Return the records below word for word.

= Beginning of Section =

$ cat src/rtl/surf5_debug_regs_if.sv
// rtl/surf5_debug_regs_if.sv - Wishbone classic bus bundle for the SURF5 debug register block.
interface surf5_debug_regs_if;
  logic        cyc_i;
  logic        stb_i;
  logic        we_i;
  logic [19:0] adr_i;
  logic [31:0] dat_i;
  logic [3:0]  sel_i;
  logic [31:0] dat_o;
  logic        ack_o;
  logic        err_o;
  logic        rty_o;

  modport master (
    output cyc_i, stb_i, we_i, adr_i, dat_i, sel_i,
    input  dat_o, ack_o, err_o, rty_o
  );

  modport slave (
    input  cyc_i, stb_i, we_i, adr_i, dat_i, sel_i,
    output dat_o, ack_o, err_o, rty_o
  );
endinterface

= End of Section =

=== RESPONSE ===
$ cat src/rtl/surf5_debug_regs_if.sv
// rtl/surf5_debug_regs_if.sv - Wishbone classic bus bundle for the SURF5 debug register block.
interface surf5_debug_regs_if;
  logic        cyc_i;
  logic        stb_i;
  logic        we_i;
  logic [19:0] adr_i;
  logic [31:0] dat_i;
  logic [3:0]  sel_i;
  logic [31:0] dat_o;
  logic        ack_o;
  logic        err_o;
  logic        rty_o;

  modport master (
    output cyc_i, stb_i, we_i, adr_i, dat_i, sel_i,
    input  dat_o, ack_o, err_o, rty_o
  );

  modport slave (
    input  cyc_i, stb_i, we_i, adr_i, dat_i, sel_i,
    output dat_o, ack_o, err_o, rty_o
  );
endinterface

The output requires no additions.